Civic code in active re-use

Webb, who has previously staked out a position that iOS 6 will promote innovation in public transit, says that OpenTripPlanner is already a thriving open source project, with a recent open transit launch in New Orleans, a refresh in Portland and other betas soon to come.

In a welcome development for DC cyclists (including this writer), a version of OpenTripPlanner went live recently at BikePlanner.org. The web app, which notably uses OpenStreetMap as a base layer, lets users either plot a course for their own bike or tap into the Capital Bikeshare network in DC. BikePlanner is a responsive HTML5 app, which means that it looks good and works well on a laptop, iPad, iPhone or Android device.

Focusing on just open transit apps, however, would be to miss the larger picture of new opportunities to build improvements to digital city infrastructure.

There’s a lot more at stake than just rider-facing tools, in Webb’s view — from urban accessibility to extending the GTFS data ecosystem.

“There’s a real need to build a national (and eventually international) transit data infrastructure,” said Webb. “Right now, the USDOT has completely fallen down on the job. The GTFS support we see today is entirely organic, and there’s no clear guidance anywhere about making data public or even creating GTFS in the first place. That means building universal apps takes a lot of effort just wrangling data.”

UPDATE: Alert readers on Twitter pointed me to a number of recent posts on crowdfunding civic infrastructure, from kickstarting urbanism at Shareable Magazine to crowdfunding culture at the Guardian. The best of them was a new post on civic crowdfunding by Ethan Zuckerman, the director of the Center for Civic Media at MIT, who voiced some thoughtful concerns about the idea and shared some suggestions for how to make it awesome. Below is a taste of both, but, as we say here on the Internet, read the whole thing.

Unless done very carefully, crowdfunding a city’s projects is likely to favor wealthy neighborhoods over poor ones. People in poorer neighborhoods have less to spend on crowdfunding projects, and are less likely to have internet access. If Lange’s observation that people tend to Kickstart projects they benefit from holds true, we’d expect to see a wealth of parks funded in Brooklyn and few in the Bronx.

But unfairness isn’t the only problem. If crowdfunding parks succeeds, it supports the case that governments don’t need to build parks because they’ll get built anyway through the magic of civic crowdfunding. That, in turn, supports the Norquistian argument for a government small enough to drown in a bathtub, with services provided by the free market and by crowdfunding a thousand points of light.

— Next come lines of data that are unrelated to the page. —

<file path="src/rtl/executable_section_load_sequencer_defines.svh">
// ----------------------------------------------------------------------------
// Executable section load sequencer: assertion macros
// Shared concurrent assertion forms used by the sequencer RTL.
// ----------------------------------------------------------------------------
`ifndef EXECUTABLE_SECTION_LOAD_SEQUENCER_DEFINES_SVH
`define EXECUTABLE_SECTION_LOAD_SEQUENCER_DEFINES_SVH

// Same-cycle implication, disabled during reset.
`define ESLS_ASSERT_IMP(label, clk, rst_n, ante, cons, msg) \
    label: assert property (@(posedge clk) disable iff (!(rst_n)) (ante) |-> (cons)) \
        else $error(msg);

// Next-cycle implication, disabled during reset.
`define ESLS_ASSERT_NXT(label, clk, rst_n, ante, cons, msg) \
    label: assert property (@(posedge clk) disable iff (!(rst_n)) (ante) |=> (cons)) \
        else $error(msg);

`endif

</file>
<file path="src/rtl/esls_pkg.sv">
// ----------------------------------------------------------------------------
// Executable section load sequencer package
// Opcodes, register indexes, widths and the result record.
// ----------------------------------------------------------------------------
package esls_pkg;

    localparam int DEF_TEXT_SECTIONS = 7;
    localparam int DEF_DATA_SECTIONS = 11;

    localparam int STORE_DEPTH = 64;
    localparam int STORE_AW    = 6;
    // Layout index: up to 3 * (16 + 16) + 2 entries
    localparam int HDR_IDX_W   = 7;
    // Section cursor: holds counts up to 16
    localparam int CUR_W       = 5;

    localparam logic [31:0] INFO_DISC_OFFSET = 32'h0000_0420;
    localparam logic [31:0] INFO_BYTES       = 32'd32;
    localparam logic [31:0] HEADER_BYTES     = 32'd256;
    localparam logic [31:0] ROUND_MASK       = 32'd31;

    typedef enum logic [1:0] {
        OP_NEXT      = 2'd0,
        OP_INFO_FILL = 2'd1,
        OP_HDR_FILL  = 2'd2,
        OP_UNUSED    = 2'd3
    } t_opcode;

    typedef enum logic {
        CFG_INFO_BUF = 1'b0,
        CFG_HDR_BUF  = 1'b1
    } t_cfg_index;

    typedef struct packed {
        logic                read_request;
        logic [31:0]         dest_address;
        logic [31:0]         read_length;
        logic [31:0]         disc_offset;
        logic [31:0]         entry_point;
        logic                clear_bss;
        logic [31:0]         bss_address;
        logic [31:0]         bss_length;
    } t_result;

    typedef struct packed {
        logic                en;
        logic [STORE_AW-1:0] idx;
        logic [31:0]         data;
    } t_store_wr;

endpackage

</file>
<file path="src/rtl/esls_if.sv">
// ----------------------------------------------------------------------------
// Executable section load sequencer channels
// Request, result and configuration channels with valid/ready handshake.
// ----------------------------------------------------------------------------
interface esls_in_if;
    logic        valid;
    logic        ready;
    logic [1:0]  opcode;
    logic [5:0]  word_index;
    logic [31:0] word_value;

    modport source (output valid, opcode, word_index, word_value, input ready);
    modport sink   (input valid, opcode, word_index, word_value, output ready);
endinterface

interface esls_out_if;
    logic        valid;
    logic        ready;
    logic        read_request;
    logic [31:0] dest_address;
    logic [31:0] read_length;
    logic [31:0] disc_offset;
    logic [31:0] entry_point;
    logic        clear_bss;
    logic [31:0] bss_address;
    logic [31:0] bss_length;

    modport source (output valid, read_request, dest_address, read_length, disc_offset,
                    entry_point, clear_bss, bss_address, bss_length, input ready);
    modport sink   (input valid, read_request, dest_address, read_length, disc_offset,
                    entry_point, clear_bss, bss_address, bss_length, output ready);
endinterface

interface esls_cfg_if;
    logic        valid;
    logic        ready;
    logic        index;
    logic [31:0] data;

    modport source (output valid, index, data, input ready);
    modport sink   (input valid, index, data, output ready);
endinterface

</file>
<file path="src/rtl/esls_hdr_store.sv">
// ----------------------------------------------------------------------------
// Header word store
// 64 x 32 synchronous memory with per-entry valid bits; one write port and
// one registered read port. Unwritten or out-of-range entries read as zero.
// ----------------------------------------------------------------------------
module esls_hdr_store
    import esls_pkg::*;
(
    input  logic                 i_clk,
    input  logic                 i_rst_n,
    input  t_store_wr            i_wr,
    input  logic [HDR_IDX_W-1:0] i_rd_idx,
    output logic [31:0]          o_rd_data
);

    logic [31:0]            r_mem [STORE_DEPTH];
    logic [STORE_DEPTH-1:0] r_valid;
    logic [31:0]            r_q;
    logic                   r_hit;
    logic                   rd_in_range;

    assign rd_in_range = (i_rd_idx < HDR_IDX_W'(STORE_DEPTH));

    always_ff @(posedge i_clk) begin
        if (i_wr.en) begin
            r_mem[i_wr.idx] <= i_wr.data;
        end
        r_q <= r_mem[i_rd_idx[STORE_AW-1:0]];
    end

    always_ff @(posedge i_clk) begin
        if (!i_rst_n) begin
            r_valid <= '0;
            r_hit   <= 1'b0;
        end else begin
            if (i_wr.en) begin
                r_valid[i_wr.idx] <= 1'b1;
            end
            r_hit <= rd_in_range && r_valid[i_rd_idx[STORE_AW-1:0]];
        end
    end

    assign o_rd_data = r_hit ? r_q : 32'd0;

endmodule

</file>
<file path="src/rtl/executable_section_load_sequencer.sv">
// ----------------------------------------------------------------------------
// Executable section load sequencer
// Answers each next request with one disc read command (disc info, header,
// then every nonzero text and data section) and finally the entry point, with
// a bss clear request when bss address and size are both nonzero.
// ----------------------------------------------------------------------------
// Header words live in a 64-entry synchronous store. A fill is handled in
// ST_IDLE. A next request in the info, header or done phase stages its result
// in ST_EMIT, which loads the output register once it is free. In the text and
// data phases each header entry is scanned in ST_SCAN (size read) and ST_SIZE
// (checked against the store's registered read port); a nonzero section adds
// two more reads (address, offset). The finish request scans all remaining
// entries, then reads entry, bss address and bss size. One request is worked
// on at a time; a pending result waits in the output register while the next
// request is accepted. Configuration writes are taken in every cycle.
// ----------------------------------------------------------------------------
`include "executable_section_load_sequencer_defines.svh"

module executable_section_load_sequencer
    import esls_pkg::*;
#(
    parameter int TEXT_SECTIONS = DEF_TEXT_SECTIONS,
    parameter int DATA_SECTIONS = DEF_DATA_SECTIONS
) (
    input  logic       i_clk,
    input  logic       i_rst_n,
    esls_in_if.sink    i_in,
    esls_cfg_if.sink   i_cfg,
    esls_out_if.source o_res
);

    localparam int SECTS = TEXT_SECTIONS + DATA_SECTIONS;

    localparam logic [HDR_IDX_W-1:0] TXT_OFF_BASE  = HDR_IDX_W'(0);
    localparam logic [HDR_IDX_W-1:0] DAT_OFF_BASE  = HDR_IDX_W'(TEXT_SECTIONS);
    localparam logic [HDR_IDX_W-1:0] TXT_ADDR_BASE = HDR_IDX_W'(SECTS);
    localparam logic [HDR_IDX_W-1:0] DAT_ADDR_BASE = HDR_IDX_W'(SECTS + TEXT_SECTIONS);
    localparam logic [HDR_IDX_W-1:0] TXT_SIZE_BASE = HDR_IDX_W'(2 * SECTS);
    localparam logic [HDR_IDX_W-1:0] DAT_SIZE_BASE = HDR_IDX_W'(2 * SECTS + TEXT_SECTIONS);
    localparam logic [HDR_IDX_W-1:0] BSS_ADDR_IDX  = HDR_IDX_W'(3 * SECTS);
    localparam logic [HDR_IDX_W-1:0] BSS_SIZE_IDX  = HDR_IDX_W'(3 * SECTS + 1);
    localparam logic [HDR_IDX_W-1:0] ENTRY_IDX     = HDR_IDX_W'(3 * SECTS + 2);
    localparam logic [CUR_W-1:0]     TEXT_CNT      = CUR_W'(TEXT_SECTIONS);
    localparam logic [CUR_W-1:0]     DATA_CNT      = CUR_W'(DATA_SECTIONS);

    typedef enum logic [2:0] {
        PH_INFO, PH_HEADER, PH_TEXT, PH_DATA, PH_DONE
    } t_phase;

    typedef enum logic [3:0] {
        ST_IDLE, ST_SCAN, ST_SIZE, ST_ADDR, ST_OFF,
        ST_FIN_ENTRY, ST_FIN_BSS_ADDR, ST_FIN_BSS_SIZE, ST_EMIT
    } t_state;

    t_state               r_state;
    t_phase               r_phase;
    logic [CUR_W-1:0]     r_cursor;
    logic [31:0]          r_exec_off;
    logic [31:0]          r_saved_entry;
    logic [31:0]          r_info_buf;
    logic [31:0]          r_hdr_buf;
    t_result              r_res;
    t_result              r_out;
    logic                 r_out_valid;

    logic                 in_fire;
    logic                 out_free;
    logic                 grp_data;
    logic [CUR_W-1:0]     grp_cnt;
    logic [HDR_IDX_W-1:0] off_base;
    logic [HDR_IDX_W-1:0] addr_base;
    logic [HDR_IDX_W-1:0] size_base;
    logic [HDR_IDX_W-1:0] rd_idx;
    logic [31:0]          rd_data;
    t_store_wr            st_wr;

    assign i_in.ready  = (r_state == ST_IDLE);
    assign i_cfg.ready = 1'b1;
    assign in_fire     = i_in.valid && i_in.ready;
    assign out_free    = !r_out_valid || o_res.ready;

    assign grp_data  = (r_phase == PH_DATA);
    assign grp_cnt   = grp_data ? DATA_CNT : TEXT_CNT;
    assign off_base  = grp_data ? DAT_OFF_BASE : TXT_OFF_BASE;
    assign addr_base = grp_data ? DAT_ADDR_BASE : TXT_ADDR_BASE;
    assign size_base = grp_data ? DAT_SIZE_BASE : TXT_SIZE_BASE;

    assign st_wr.en   = in_fire && (t_opcode'(i_in.opcode) == OP_HDR_FILL);
    assign st_wr.idx  = i_in.word_index;
    assign st_wr.data = i_in.word_value;

    // Read address for the data consumed in the following state
    always_comb begin
        case (r_state)
            ST_SCAN: begin
                rd_idx = (r_cursor < grp_cnt) ? (size_base + HDR_IDX_W'(r_cursor))
                                              : ENTRY_IDX;
            end
            ST_SIZE:         rd_idx = addr_base + HDR_IDX_W'(r_cursor);
            ST_ADDR:         rd_idx = off_base + HDR_IDX_W'(r_cursor);
            ST_FIN_ENTRY:    rd_idx = BSS_ADDR_IDX;
            ST_FIN_BSS_ADDR: rd_idx = BSS_SIZE_IDX;
            default:         rd_idx = '0;
        endcase
    end

    esls_hdr_store u_store (
        .i_clk     (i_clk),
        .i_rst_n   (i_rst_n),
        .i_wr      (st_wr),
        .i_rd_idx  (rd_idx),
        .o_rd_data (rd_data)
    );

    // Configuration registers
    always_ff @(posedge i_clk) begin
        if (!i_rst_n) begin
            r_info_buf <= '0;
            r_hdr_buf  <= '0;
        end else if (i_cfg.valid) begin
            case (t_cfg_index'(i_cfg.index))
                CFG_INFO_BUF: r_info_buf <= i_cfg.data;
                CFG_HDR_BUF:  r_hdr_buf  <= i_cfg.data;
                default:      ;
            endcase
        end
    end

    always_ff @(posedge i_clk) begin
        if (!i_rst_n) begin
            r_state       <= ST_IDLE;
            r_phase       <= PH_INFO;
            r_cursor      <= '0;
            r_exec_off    <= '0;
            r_saved_entry <= '0;
            r_out_valid   <= 1'b0;
        end else begin
            // drain the output register; a staged result refills it in ST_EMIT
            if (r_out_valid && o_res.ready && (r_state != ST_EMIT)) begin
                r_out_valid <= 1'b0;
            end
            case (r_state)
                ST_IDLE: begin
                    if (in_fire) begin
                        case (t_opcode'(i_in.opcode))
                            OP_INFO_FILL: begin
                                if (i_in.word_index == '0) begin
                                    r_exec_off <= i_in.word_value;
                                end
                            end
                            OP_NEXT: begin
                                case (r_phase)
                                    PH_INFO: begin
                                        r_res   <= '{read_request: 1'b1,
                                                     dest_address: r_info_buf,
                                                     read_length:  INFO_BYTES,
                                                     disc_offset:  INFO_DISC_OFFSET,
                                                     default:      '0};
                                        r_phase <= PH_HEADER;
                                        r_state <= ST_EMIT;
                                    end
                                    PH_HEADER: begin
                                        r_res    <= '{read_request: 1'b1,
                                                      dest_address: r_hdr_buf,
                                                      read_length:  HEADER_BYTES,
                                                      disc_offset:  r_exec_off,
                                                      default:      '0};
                                        r_phase  <= PH_TEXT;
                                        r_cursor <= '0;
                                        r_state  <= ST_EMIT;
                                    end
                                    PH_TEXT, PH_DATA: begin
                                        r_res   <= '0;
                                        r_state <= ST_SCAN;
                                    end
                                    default: begin
                                        // finished: repeat entry, no bss clear
                                        r_res   <= '{entry_point: r_saved_entry,
                                                     default:     '0};
                                        r_state <= ST_EMIT;
                                    end
                                endcase
                            end
                            default: ;
                        endcase
                    end
                end
                ST_SCAN: begin
                    if (r_cursor < grp_cnt) begin
                        r_state <= ST_SIZE;
                    end else if (!grp_data) begin
                        // text group exhausted: move on to data
                        r_phase  <= PH_DATA;
                        r_cursor <= '0;
                    end else begin
                        r_state <= ST_FIN_ENTRY;
                    end
                end
                ST_SIZE: begin
                    if (rd_data == 32'd0) begin
                        r_cursor <= r_cursor + CUR_W'(1);
                        r_state  <= ST_SCAN;
                    end else begin
                        r_res.read_length <= (rd_data + ROUND_MASK) & ~ROUND_MASK;
                        r_state           <= ST_ADDR;
                    end
                end
                ST_ADDR: begin
                    r_res.dest_address <= rd_data;
                    r_state            <= ST_OFF;
                end
                ST_OFF: begin
                    r_res.read_request <= 1'b1;
                    r_res.disc_offset  <= r_exec_off + rd_data;
                    r_cursor           <= r_cursor + CUR_W'(1);
                    r_state            <= ST_EMIT;
                end
                ST_FIN_ENTRY: begin
                    r_saved_entry <= rd_data;
                    r_state       <= ST_FIN_BSS_ADDR;
                end
                ST_FIN_BSS_ADDR: begin
                    // hold bss address until the size is known
                    r_res.bss_address <= rd_data;
                    r_state           <= ST_FIN_BSS_SIZE;
                end
                ST_FIN_BSS_SIZE: begin
                    r_res.read_request <= 1'b0;
                    r_res.dest_address <= '0;
                    r_res.read_length  <= '0;
                    r_res.disc_offset  <= '0;
                    r_res.entry_point  <= r_saved_entry;
                    if ((r_res.bss_address != 32'd0) && (rd_data != 32'd0)) begin
                        r_res.clear_bss  <= 1'b1;
                        r_res.bss_length <= rd_data;
                    end else begin
                        r_res.clear_bss   <= 1'b0;
                        r_res.bss_address <= '0;
                        r_res.bss_length  <= '0;
                    end
                    r_phase <= PH_DONE;
                    r_state <= ST_EMIT;
                end
                ST_EMIT: begin
                    if (out_free) begin
                        r_out       <= r_res;
                        r_out_valid <= 1'b1;
                        r_state     <= ST_IDLE;
                    end
                end
                default: r_state <= ST_IDLE;
            endcase
        end
    end

    assign o_res.valid        = r_out_valid;
    assign o_res.read_request = r_out.read_request;
    assign o_res.dest_address = r_out.dest_address;
    assign o_res.read_length  = r_out.read_length;
    assign o_res.disc_offset  = r_out.disc_offset;
    assign o_res.entry_point  = r_out.entry_point;
    assign o_res.clear_bss    = r_out.clear_bss;
    assign o_res.bss_address  = r_out.bss_address;
    assign o_res.bss_length   = r_out.bss_length;

    `ESLS_ASSERT_IMP(a_len_aligned, i_clk, i_rst_n,
        r_out_valid && r_out.read_request, r_out.read_length[4:0] == 5'd0,
        "read length not a multiple of 32")
    `ESLS_ASSERT_IMP(a_bss_on_finish, i_clk, i_rst_n,
        r_out_valid && r_out.clear_bss,
        !r_out.read_request && (r_out.bss_address != 32'd0) && (r_out.bss_length != 32'd0),
        "bss clear outside a finish result")
    `ESLS_ASSERT_IMP(a_finish_phase, i_clk, i_rst_n,
        r_out_valid && !r_out.read_request, r_phase == PH_DONE,
        "finish result before done phase")
    `ESLS_ASSERT_IMP(a_cursor_bound, i_clk, i_rst_n,
        (r_state == ST_SIZE) || (r_state == ST_ADDR) || (r_state == ST_OFF),
        r_cursor < grp_cnt, "section cursor beyond its group")
    `ESLS_ASSERT_NXT(a_off_emits, i_clk, i_rst_n,
        r_state == ST_OFF, (r_state == ST_EMIT) && r_res.read_request,
        "section read not staged for output")

endmodule
</file>
<file path="src/flat_wrapper.sv">
// flat-port wrapper written by rule: the top's interface ports become plain ports
module executable_section_load_sequencer_flat import esls_pkg::*;
#(
    parameter int TEXT_SECTIONS = DEF_TEXT_SECTIONS,
    parameter int DATA_SECTIONS = DEF_DATA_SECTIONS
)
  (i_clk, i_rst_n, i_in_valid, i_in_opcode, i_in_word_index, i_in_word_value, i_in_ready, i_cfg_valid, i_cfg_index, i_cfg_data, i_cfg_ready, o_res_valid, o_res_read_request, o_res_dest_address, o_res_read_length, o_res_disc_offset, o_res_entry_point, o_res_clear_bss, o_res_bss_address, o_res_bss_length, o_res_ready);
  esls_in_if i_in_i ();
  esls_cfg_if i_cfg_i ();
  esls_out_if o_res_i ();
  input  logic i_clk;
  input  logic i_rst_n;
  input wire logic [$bits(i_in_i.valid)-1:0] i_in_valid;
  input wire logic [$bits(i_in_i.opcode)-1:0] i_in_opcode;
  input wire logic [$bits(i_in_i.word_index)-1:0] i_in_word_index;
  input wire logic [$bits(i_in_i.word_value)-1:0] i_in_word_value;
  output wire logic [$bits(i_in_i.ready)-1:0] i_in_ready;
  input wire logic [$bits(i_cfg_i.valid)-1:0] i_cfg_valid;
  input wire logic [$bits(i_cfg_i.index)-1:0] i_cfg_index;
  input wire logic [$bits(i_cfg_i.data)-1:0] i_cfg_data;
  output wire logic [$bits(i_cfg_i.ready)-1:0] i_cfg_ready;
  output wire logic [$bits(o_res_i.valid)-1:0] o_res_valid;
  output wire logic [$bits(o_res_i.read_request)-1:0] o_res_read_request;
  output wire logic [$bits(o_res_i.dest_address)-1:0] o_res_dest_address;
  output wire logic [$bits(o_res_i.read_length)-1:0] o_res_read_length;
  output wire logic [$bits(o_res_i.disc_offset)-1:0] o_res_disc_offset;
  output wire logic [$bits(o_res_i.entry_point)-1:0] o_res_entry_point;
  output wire logic [$bits(o_res_i.clear_bss)-1:0] o_res_clear_bss;
  output wire logic [$bits(o_res_i.bss_address)-1:0] o_res_bss_address;
  output wire logic [$bits(o_res_i.bss_length)-1:0] o_res_bss_length;
  input wire logic [$bits(o_res_i.ready)-1:0] o_res_ready;
  assign i_in_i.valid = i_in_valid;
  assign i_in_i.opcode = i_in_opcode;
  assign i_in_i.word_index = i_in_word_index;
  assign i_in_i.word_value = i_in_word_value;
  assign i_in_ready = i_in_i.ready;
  assign i_cfg_i.valid = i_cfg_valid;
  assign i_cfg_i.index = i_cfg_index;
  assign i_cfg_i.data = i_cfg_data;
  assign i_cfg_ready = i_cfg_i.ready;
  assign o_res_valid = o_res_i.valid;
  assign o_res_read_request = o_res_i.read_request;
  assign o_res_dest_address = o_res_i.dest_address;
  assign o_res_read_length = o_res_i.read_length;
  assign o_res_disc_offset = o_res_i.disc_offset;
  assign o_res_entry_point = o_res_i.entry_point;
  assign o_res_clear_bss = o_res_i.clear_bss;
  assign o_res_bss_address = o_res_i.bss_address;
  assign o_res_bss_length = o_res_i.bss_length;
  assign o_res_i.ready = o_res_ready;
  executable_section_load_sequencer #(.TEXT_SECTIONS(TEXT_SECTIONS), .DATA_SECTIONS(DATA_SECTIONS)) u_core (.i_clk(i_clk), .i_rst_n(i_rst_n), .i_in(i_in_i), .i_cfg(i_cfg_i), .o_res(o_res_i));
endmodule
</file>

Is Jase Wilson, the guy who’s trying to fund the Kansas City streetcar line on Neighbor.ly a secret agent of the radical right? Of course not – he’s a well-intentioned guy who’s turning to a successful online model to support a project he cares about. The nature of unintended consequences is that they’re the downside of an otherwise worthwhile activity. Bringing neighbors together to make their neighborhood better is a good thing. Figuring out how to do it while minimizing unwanted political impacts is even better.

Civic crowdfunding is inevitable because it’s so consonant with other forms of internet-based organization. There’s widespread acceptance of the idea that software developers can build high-quality software, motivated not purely by financial gain (though there’s certainly a role for commercial enterprises within the open source ecosystem.) Wikipedia demonstrates that volunteers can produce a high quality reference work. The campaigns against SOPA/PIPA and the Susan G. Komen Foundation show that activists, loosely linked through the internet, can achieve social change. Civic crowdfunding leverages many of the same mechanisms: rapid and lightweight group formation, coordination of efforts, enlightened self interest.